Applet: Nora Willett
Text: Marc Levoy
Technical assistance: Andrew Adams
In the preceeding applet we considered active and passive methods of autofocusing a camera, and we studied in detail the phase detection method commonly used in single-lens reflex (SLR) cameras. In this applet we consider contrast detection, another passive autofocus method. This method is commonly used in point-and-shoot cameras and some cell phone cameras - those with movable lenses. Contrast detection is also used in SLR cameras when they are in Live preview mode (called "Live View" on Canon cameras). In this mode the reflex mirror is flipped up, thereby disabling the autofocus module, so only the main sensor is available to help the camera focus, and contrast detection must be used.

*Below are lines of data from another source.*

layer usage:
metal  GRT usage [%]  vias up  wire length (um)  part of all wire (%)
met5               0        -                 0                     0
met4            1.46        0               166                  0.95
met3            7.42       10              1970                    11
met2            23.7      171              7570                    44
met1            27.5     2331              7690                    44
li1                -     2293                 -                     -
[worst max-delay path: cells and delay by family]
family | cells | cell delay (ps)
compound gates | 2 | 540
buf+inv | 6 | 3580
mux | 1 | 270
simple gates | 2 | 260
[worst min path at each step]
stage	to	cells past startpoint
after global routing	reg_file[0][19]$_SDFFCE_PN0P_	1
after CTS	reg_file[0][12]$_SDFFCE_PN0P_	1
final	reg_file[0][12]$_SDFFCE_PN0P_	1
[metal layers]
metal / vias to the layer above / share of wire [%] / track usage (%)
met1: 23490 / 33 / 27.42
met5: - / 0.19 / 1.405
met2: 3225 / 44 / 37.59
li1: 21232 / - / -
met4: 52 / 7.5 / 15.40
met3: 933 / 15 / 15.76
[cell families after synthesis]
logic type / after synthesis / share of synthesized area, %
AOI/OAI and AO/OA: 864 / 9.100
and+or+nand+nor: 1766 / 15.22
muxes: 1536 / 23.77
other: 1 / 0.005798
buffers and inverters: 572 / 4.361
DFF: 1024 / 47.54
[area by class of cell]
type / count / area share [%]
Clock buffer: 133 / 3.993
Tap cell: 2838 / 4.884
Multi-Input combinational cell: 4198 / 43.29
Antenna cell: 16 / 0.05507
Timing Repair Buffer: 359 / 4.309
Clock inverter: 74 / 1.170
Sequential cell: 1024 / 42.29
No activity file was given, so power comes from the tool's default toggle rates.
==> flow/run.sh <==
#!/bin/bash
# OpenROAD 26Q1-2900-gdf79404cd8, Yosys 0.63+post, stock flow scripts
make -C /OpenROAD-flow-scripts/flow DESIGN_CONFIG=/design/flow/config.mk WORK_HOME=/design/flow/orfs finish
==> flow/config.mk <==
export PLATFORM = sky130hd
export DESIGN_NAME = reg_file_int
export DESIGN_NICKNAME = reg_file_int
export VERILOG_FILES = /design/flow/design.v
export SDC_FILE = /design/flow/constraint.sdc
export NUM_CORES = 4
export LEC_CHECK = 1
export CORE_UTILIZATION = 50
export SYNTH_HDL_FRONTEND = slang
==> flow/constraint.sdc <==
current_design reg_file_int

set clk_period 15.8
set clk_io_pct 0.2

create_clock -name clk0 -period $clk_period [get_ports {clk}]

set non_clock_inputs [all_inputs -no_clocks]
set_input_delay [expr $clk_period * $clk_io_pct] -clock clk0 $non_clock_inputs
set_output_delay [expr $clk_period * $clk_io_pct] -clock clk0 [all_outputs]
==> flow/design.v <==
package riscv_defines;
    typedef enum logic [2:0] {
        R_TYPE = 3'b000,
        I_TYPE = 3'b001,
        S_TYPE = 3'b010,
        B_TYPE = 3'b011,
        U_TYPE = 3'b100,
        J_TYPE = 3'b101,
        UNKNOWN_TYPE = 3'b111
    } inst_format_e;
    typedef enum logic [6:0] {
        OP_LOAD     = 7'b0000011,   
        OP_LOAD_FP  = 7'b0000111,   
        OP_IMM      = 7'b0010011,   
        OP_AUIPC    = 7'b0010111,   
        OP_STORE    = 7'b0100011,   
        OP_STORE_FP = 7'b0100111,   
        OP_REG      = 7'b0110011,   
        OP_LUI      = 7'b0110111,   
        OP_BRANCH   = 7'b1100011,   
        OP_JALR     = 7'b1100111,   
        OP_JAL      = 7'b1101111,   
        OP_SYSTEM   = 7'b1110011,   
        OP_FMADD    = 7'b1000011,   
        OP_FMSUB    = 7'b1000111,   
        OP_FNMSUB   = 7'b1001011,   
        OP_FNMADD   = 7'b1001111,   
        OP_FP       = 7'b1010011    
    } opcode_e;
    localparam FUNC3_ADDI   = 3'b000;
    localparam FUNC3_SLTI   = 3'b010;
    localparam FUNC3_SLTIU  = 3'b011;
    localparam FUNC3_XORI   = 3'b100;
    localparam FUNC3_ORI    = 3'b110;
    localparam FUNC3_ANDI   = 3'b111;
    localparam FUNC3_SLLI   = 3'b001;
    localparam FUNC3_SRLI_SRAI = 3'b101;
    localparam FUNC3_ADD_SUB = 3'b000;
    localparam FUNC3_SLL    = 3'b001;
    localparam FUNC3_SLT    = 3'b010;
    localparam FUNC3_SLTU   = 3'b011;
    localparam FUNC3_XOR    = 3'b100;
    localparam FUNC3_SRL_SRA = 3'b101;
    localparam FUNC3_OR     = 3'b110;
    localparam FUNC3_AND    = 3'b111;
    localparam FUNC3_LW     = 3'b010;
    localparam FUNC3_SW     = 3'b010;
    localparam FUNC3_BEQ    = 3'b000;
    localparam FUNC3_BNE    = 3'b001;
    localparam FUNC3_BLT    = 3'b100;
    localparam FUNC3_BGE    = 3'b101;
    localparam FUNC3_BLTU   = 3'b110;
    localparam FUNC3_BGEU   = 3'b111;
    localparam FUNC3_JALR   = 3'b000;
    localparam FUNC7_ADD    = 7'b0000000;
    localparam FUNC7_SUB    = 7'b0100000;
    localparam FUNC7_SLL    = 7'b0000000;
    localparam FUNC7_SLT    = 7'b0000000;
    localparam FUNC7_SLTU   = 7'b0000000;
    localparam FUNC7_XOR    = 7'b0000000;
    localparam FUNC7_SRL    = 7'b0000000;
    localparam FUNC7_SRA    = 7'b0100000;
    localparam FUNC7_OR     = 7'b0000000;
    localparam FUNC7_AND    = 7'b0000000;
    localparam FUNC7_MUL    = 7'b0000001;   
    localparam FUNC7_DIV    = 7'b0000001;    
    typedef enum logic [4:0] {
        FUNC5_FADD   = 5'b00000,
        FUNC5_FSUB   = 5'b00001,
        FUNC5_FMUL   = 5'b00010,
        FUNC5_FDIV   = 5'b00011,
        FUNC5_FSQRT  = 5'b01011,
        FUNC5_FSGNJ  = 5'b00100,
        FUNC5_FMIN_FMAX = 5'b00101,
        FUNC5_FCVT_W = 5'b11000,
        FUNC5_FMV_X_W = 5'b11100,
        FUNC5_FCMP   = 5'b10100,
        FUNC5_FCVT_S = 5'b11010,
        FUNC5_FMV_W_X = 5'b11110
    } func5_fp_e;
    typedef enum logic [2:0] {
        ALU_UNIT   = 3'b000,
        BRANCH_UNIT = 3'b001,
        LOAD_UNIT  = 3'b010,
        STORE_UNIT = 3'b011,
        FP_ALU_UNIT = 3'b100,
        FP_MUL_UNIT = 3'b101,
        FP_DIV_UNIT = 3'b110,
        UNKNOWN_UNIT = 3'b111
    } exec_unit_e;
    typedef enum logic [4:0] {
        ALU_ADD  = 5'b00000,
        ALU_SUB  = 5'b00001,
        ALU_AND  = 5'b00010,
        ALU_OR   = 5'b00011,
        ALU_XOR  = 5'b00100,
        ALU_SLT  = 5'b00101,
        ALU_SLTU = 5'b00110,
        ALU_SLL  = 5'b00111,
        ALU_SRL  = 5'b01000,
        ALU_SRA  = 5'b01001,
        ALU_MUL  = 5'b01010,
        ALU_DIV  = 5'b01011,
        ALU_COPY_A = 5'b01100,   
        ALU_COPY_B = 5'b01101    
    } alu_op_e;
    typedef enum logic [4:0] {
        FP_ADD    = 5'b00000,
        FP_SUB    = 5'b00001,
        FP_MUL    = 5'b00010,
        FP_DIV    = 5'b00011,
        FP_SQRT   = 5'b00100,
        FP_SGNJ   = 5'b00101,
        FP_SGNJN  = 5'b00110,
        FP_SGNJX  = 5'b00111,
        FP_MIN    = 5'b01000,
        FP_MAX    = 5'b01001,
        FP_EQ     = 5'b01010,
        FP_LT     = 5'b01011,
        FP_LE     = 5'b01100,
        FP_CVT_W_S = 5'b01101,
        FP_CVT_S_W = 5'b01110,
        FP_MV_X_W = 5'b01111,
        FP_MV_W_X = 5'b10000,
        FP_MADD   = 5'b10001,
        FP_MSUB   = 5'b10010,
        FP_NMSUB  = 5'b10011,
        FP_NMADD  = 5'b10100
    } fp_alu_op_e;
    typedef enum logic [2:0] {
        BRANCH_EQ  = 3'b000,
        BRANCH_NE  = 3'b001,
        BRANCH_LT  = 3'b100,
        BRANCH_GE  = 3'b101,
        BRANCH_LTU = 3'b110,
        BRANCH_GEU = 3'b111
    } branch_op_e;
    typedef struct packed {
        logic               valid;
        logic [31:0]        pc;
        logic [31:0]        instruction;
        inst_format_e       format;
        opcode_e            opcode;
        exec_unit_e         exec_unit;
        logic [4:0]         rs1_addr;
        logic [4:0]         rs2_addr;
        logic [4:0]         rs3_addr;     
        logic [4:0]         rd_addr;
        logic               rs1_en;       
        logic               rs2_en;       
        logic               rs3_en;       
        logic               rd_en;        
        logic               is_fp_rs1;    
        logic               is_fp_rs2;    
        logic               is_fp_rs3;    
        logic               is_fp_rd;     
        logic [31:0]        imm;
        alu_op_e            alu_op;
        fp_alu_op_e         fp_alu_op;
        branch_op_e         branch_op;
        logic               is_load;
        logic               is_store;
        logic               is_branch;
        logic               is_jump;
        logic [2:0]         func3;
        logic [6:0]         func7;
    } decoded_inst_t;
endpackage
module reg_file_int (
    input clk,
    input rst,
    input [4:0] rd_addr1,
    input [4:0] rd_addr2,
    input [4:0] rd_addr3,
    input [4:0] wr_addr,
    input [31:0] wr_data,
    input wr_enable,
    output [31:0] rd_data1,
    output [31:0] rd_data2,
    output [31:0] rd_data3
);
logic [31:0] reg_file[31:0];
initial begin 
    for(int i=0;i<32;i++) begin
        reg_file[i]=32'b0;
    end
end
always_ff @(posedge clk) begin 
    if(rst) begin
        for(int i=0;i<32;i++) begin
            reg_file[i]<=32'b0;
        end
    end
    else if(wr_enable && wr_addr!=5'b0) begin
        reg_file[wr_addr]<=wr_data;
    end
end
assign rd_data1 = (rd_addr1 == 5'b0) ? 32'b0 : reg_file[rd_addr1];
assign rd_data2 = (rd_addr2 == 5'b0) ? 32'b0 : reg_file[rd_addr2];
assign rd_data3 = (rd_addr3 == 5'b0) ? 32'b0 : reg_file[rd_addr3];
endmodule
==> summary.txt <==
flow finished, numbers: Largest register FFs=~1000, row cnt=between 100 and 150, HPWL after detailed placement=137000 um, vias in the first global route=roughly 44000, Comb pwr share=0.159, area fraction in mux cells=0.298, WL per Instance=between 30 and 40 um, CTS tree=yes, RSZ-0062 raised after global routing=false, status=complete, no violations, Tool Warnings=26, Post-synth top flop=edfxtp_1, Hold WC Path Type=primary input to flip-flop, global-route usage over all layers=0.406, largest area contributor in the netlist=edfxtp_1, core box area=124000 um2, Max clock buf depth=3, FP Core Util=0.505, Inserted Clock Buffers=between 100 and 150, final setup TNS=0 ps, initial antenna violation count=15, Compound Share, Synth=0.0498, design area=approximately 70000 um2, Die H=~360 um, First DRT Iteration DRCs=2876, final wirelength=229000 um, Avg Cell Area, Syn=between 10 and 15 um2, Die Footprint=roughly 130000 um2, largest net degree at the start of global routing=about 75, Crit. End Element=output pin, synthesis-to-layout area growth=11.4%, dpl cell area=65900 um2, Post-Syn Area=about 63000 um2, Post-synth ARST share=0, xor and xnor area share after synthesis=0, chip width=between 300 and 400 um, Post-DRT Antenna Nets=0, Top reg by flops=reg_file, layout cells sized above 1=0.273, buffers and inverters on the worst path=5, EDFF count, synth=1024, crit-path cells=buf_8, buf_4, buf_4, buf_4, mux4_2, nor2b_1, a211oi_1, nor4_1, clkdlybuf4s50_1, Critical Path Source Type=primary input, Synth Register Bits=between 1000 and 1500, DR vias=around 41000, highest-delay cell along the critical path=nor4_1, Seq/Total Area, Yosys=0.491, switching power=roughly 1.9 mW, PostCTS Resize Cnt=0, cts hold-fix bufs=0, Cell Type Count=between 40 and 50, GRT overflow=0, power density cells=103 nW/um2, fin crit period=between 10000 and 15000 ps, max-cap violations=0, top flop regs=reg_file (1024), top cells by count=1024 x edfxtp_1, 1013 x and2_1, 659 x mux4_2, 323 x clkbuf_1, 308 x mux2i_1, cells in synth_stat.txt=around 4300, clock slew at reported path FFs=around 60 ps, CTS H-tree lvls=3, global placement routability congestion=0.977, root buffer cell=clkbuf_16, Simple Share, Synth=0.125, Crit Path Class=primary input to output pin, TritonRoute pass-1 iters=22, Synth logic family=multiplexers, Post CTS Setup Buffer Count=0, Port Buffer Count=approximately 150, yosys warns=0, Post-Synthesis Cells=approximately 4300, Final Hold Fails=0, Hold WS=2900 ps, DR vias/cell=6.82, crit path DRT=roughly 13000 ps, final setup violation count=0, Slew @ Worst Pin=approximately 1300 ps, most frequent cell after synthesis=edfxtp_1, biggest cell delay along the critical path=approximately 760 ps, clock sinks=1024, final slew viol count=0, CP dominant cell by count=buf_4, yosys stat area=62600 um2, kind of cell adding the most delay to the critical path=buffers and inverters, f_max=92.6 MHz, CP arrival=7640 ps, first-pass GRT wire length=about 320000 um, Peak VDD IR=between 0.08 and 0.09 mV, Internal=around 5.3 mW, Pleak=roughly 24 nW, slew margin rel.=0.150, Reg power frac=0.452, Area leader share=0.491, Ports=151, DR DRC count=0, switching share of power=0.263, CP Max Fanout=roughly 70, adder-cell share of the synthesized area=0, Top area cell types=edfxtp_1 49%, mux4_2 24%, and2_1 10%, period utilization=0.684, clock power share=0.389
-- power by group through the flow --
stage / Sequential (mW) / Combinational, mW / Clock [mW]
after CTS: 3.26 / 1.12 / 2.83
final: 3.26 / 1.14 / 2.81
after global routing: 3.28 / 1.19 / 2.93
-- layer usage --
layer,part of all wire,vias up,wire length (um),track usage
li1,-,16900,-,-
met1,0.32,20200,72800,0.511
met2,0.43,3185,98700,0.532
met3,0.21,622,47100,0.349
met4,0.041,44,9380,0.127
met5,0.0050,-,1130,0.0638
-- path summary, 6_finish.rpt --
kind / from / to / slack, ps / depth (start not counted)
max: rd_addr1[2] / rd_data1[23] / 5000 / 9
min: rst / reg_file[0][0] / 2900 / 1
-- layout by cell type, fill, tap and decap left out, types with 22 or more instances in the layout --
master and n:
clkinv_2 24, nor2_4 33, clkinv_1 28, a2111oi_0 25, buf_4 189, clkdlybuf4s50_1 136, conb_1 32, mux2i_1 308
a21oi_1 47, o22ai_1 93, and2_1 1011, mux2_2 68, nor3_1 64, a211oi_1 54, nand2_1 26, a22o_1 53
edfxtp_1 1024, nor2b_1 42, clkbuf_16 121, or2_2 34, a22oi_1 88, mux4_2 659, nor4_1 23, o221ai_1 26
clkbuf_1 22
-- area by class of cell --
| class | instances | area (um2) |
|---|---|---|
| multi-input cells | 2770 | 30100 |
| well taps | 1637 | 2050 |
| fillers | 9479 | 54100 |
| clock inverters | 76 | 795 |
| diodes | 9 | 22.5 |
| flip-flops and latches | 1024 | 30700 |
| clock buffers | 143 | 3110 |
| repair buffers | 343 | 3030 |
| inverters | 2 | 7.51 |
-- through the flow --
stage                      util  power (mW)  worst slack, ps  instances
final                     0.563        7.21             5000       6004
after CTS                 0.563        7.20             5170       5995
after global routing      0.563        7.40             4960       5995
after detailed placement  0.532        4.42             5190       5776
after global placement    0.531        4.42             5160       5775
after floorplan               -        3.94             7890       4286
-- cell families after synthesis --
group,Yosys count
AND-OR/OR-AND,424
AND/OR/NAND/NOR,1279
multiplexers,1035
flip-flops,1024
buffers and inverters,492
other,1
No activity file was given, so power comes from the tool's default toggle rates.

The optical path for constrast detection is much simpler than for phase detection. There is no half-silvered mirror, no microlenses, and no chip crammed with one-dimensional CCDs. Instead, the image falling on the main sensor is captured and directly analyzed to determine whether the image falling on it is well focused or not. As in phase detection, this analysis can be performed at one or more distinct positions in the camera's field of view at once, and these results can be combined to help the camera decide where to focus. We could call these positions autofocus points by analogy to the phase detection method, except that in contrast detection there is no limit on the number and placement of these points. In the simulated viewfinder image at the right side of the applet, we've highlighted one position near the center of the field of view. Let's consider the formation of the image at this position.

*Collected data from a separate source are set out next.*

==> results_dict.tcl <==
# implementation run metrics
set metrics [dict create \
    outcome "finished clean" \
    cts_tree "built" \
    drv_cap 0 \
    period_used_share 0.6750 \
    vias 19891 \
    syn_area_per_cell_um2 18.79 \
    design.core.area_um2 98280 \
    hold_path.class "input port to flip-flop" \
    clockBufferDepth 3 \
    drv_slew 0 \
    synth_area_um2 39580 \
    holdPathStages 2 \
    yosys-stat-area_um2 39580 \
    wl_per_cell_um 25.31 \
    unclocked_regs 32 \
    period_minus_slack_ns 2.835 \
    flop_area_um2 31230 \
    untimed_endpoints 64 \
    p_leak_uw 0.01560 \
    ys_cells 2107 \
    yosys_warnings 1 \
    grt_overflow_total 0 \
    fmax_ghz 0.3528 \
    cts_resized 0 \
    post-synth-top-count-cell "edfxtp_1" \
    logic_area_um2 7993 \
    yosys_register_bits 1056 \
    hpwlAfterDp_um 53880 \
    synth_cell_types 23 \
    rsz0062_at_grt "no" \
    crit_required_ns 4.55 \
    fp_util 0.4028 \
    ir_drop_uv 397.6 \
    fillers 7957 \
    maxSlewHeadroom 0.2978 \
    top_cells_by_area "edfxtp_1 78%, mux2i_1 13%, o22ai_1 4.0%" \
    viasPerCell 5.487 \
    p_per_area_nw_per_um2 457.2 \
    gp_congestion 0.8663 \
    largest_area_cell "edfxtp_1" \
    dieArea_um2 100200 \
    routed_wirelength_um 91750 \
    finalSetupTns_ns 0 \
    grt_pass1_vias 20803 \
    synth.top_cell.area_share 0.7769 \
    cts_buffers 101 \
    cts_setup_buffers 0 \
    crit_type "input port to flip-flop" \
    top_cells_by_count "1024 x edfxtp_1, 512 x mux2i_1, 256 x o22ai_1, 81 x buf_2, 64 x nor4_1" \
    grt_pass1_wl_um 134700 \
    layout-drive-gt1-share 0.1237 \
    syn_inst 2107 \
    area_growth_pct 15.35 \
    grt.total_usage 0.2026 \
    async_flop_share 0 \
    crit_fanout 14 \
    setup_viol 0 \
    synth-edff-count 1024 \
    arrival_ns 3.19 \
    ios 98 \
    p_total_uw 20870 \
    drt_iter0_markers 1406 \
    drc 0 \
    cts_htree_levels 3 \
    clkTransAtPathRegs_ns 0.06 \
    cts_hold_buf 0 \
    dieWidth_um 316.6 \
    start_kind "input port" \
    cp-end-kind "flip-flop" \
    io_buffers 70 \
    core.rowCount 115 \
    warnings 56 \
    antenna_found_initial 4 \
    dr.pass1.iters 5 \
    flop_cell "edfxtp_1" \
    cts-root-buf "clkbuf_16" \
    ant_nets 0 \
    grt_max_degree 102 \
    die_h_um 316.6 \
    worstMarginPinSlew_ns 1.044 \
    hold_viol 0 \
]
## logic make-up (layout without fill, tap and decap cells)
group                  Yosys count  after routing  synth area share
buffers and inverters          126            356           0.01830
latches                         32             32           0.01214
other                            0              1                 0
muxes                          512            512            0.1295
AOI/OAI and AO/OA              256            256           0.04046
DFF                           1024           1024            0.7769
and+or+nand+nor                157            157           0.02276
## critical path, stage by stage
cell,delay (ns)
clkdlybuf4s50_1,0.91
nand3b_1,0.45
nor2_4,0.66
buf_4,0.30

If you follow the red bundle of rays in the applet, they start at an unseen object lying on the optical axis (black horizontal line) to the left of the applet, pass through the main lens, and reconverge on the optical axis. With the applet in its reset position, these rays come to a focus before the main sensor, then spread out again and strike the sensor. Although the simulated viewfinder shows a coin, let us assume for the purposes of the ray diagram that the unseen object is a single bright point on a black background. In this case the image captured by the sensor would be a broad spot that tapers to black at its boundaries. A 1D plot through this spot is shown to the right, where it looks like a low hump. Such a broad low hump is said to have low contrast.
Use the slider to move the lens left and right. As you do so the position where the red rays converge will also move. As their focus moves closer to the sensor, the breadth of the spot formed on the sensor decreases and its center becomes brighter, as shown in the 1D plot. When the rays' focus coincides with the sensor, the spot is tightest, and its peak is highest. Unfortunately, we can't use the height of this peak to decide when the system is well focused, since the object could any color - light or dark. Instead, we could examine the slope of the plot, i.e. the gradient within a small neighborhood of pixels, estimating this gradient by comparing the intensities in adjacent pixels. We would then declare the system well focused when this gradient exceeds a certain threshold. However, if the object naturally has slowly varying intensities, like skies or human skin, then its gradients will be modest even if it is in good focus.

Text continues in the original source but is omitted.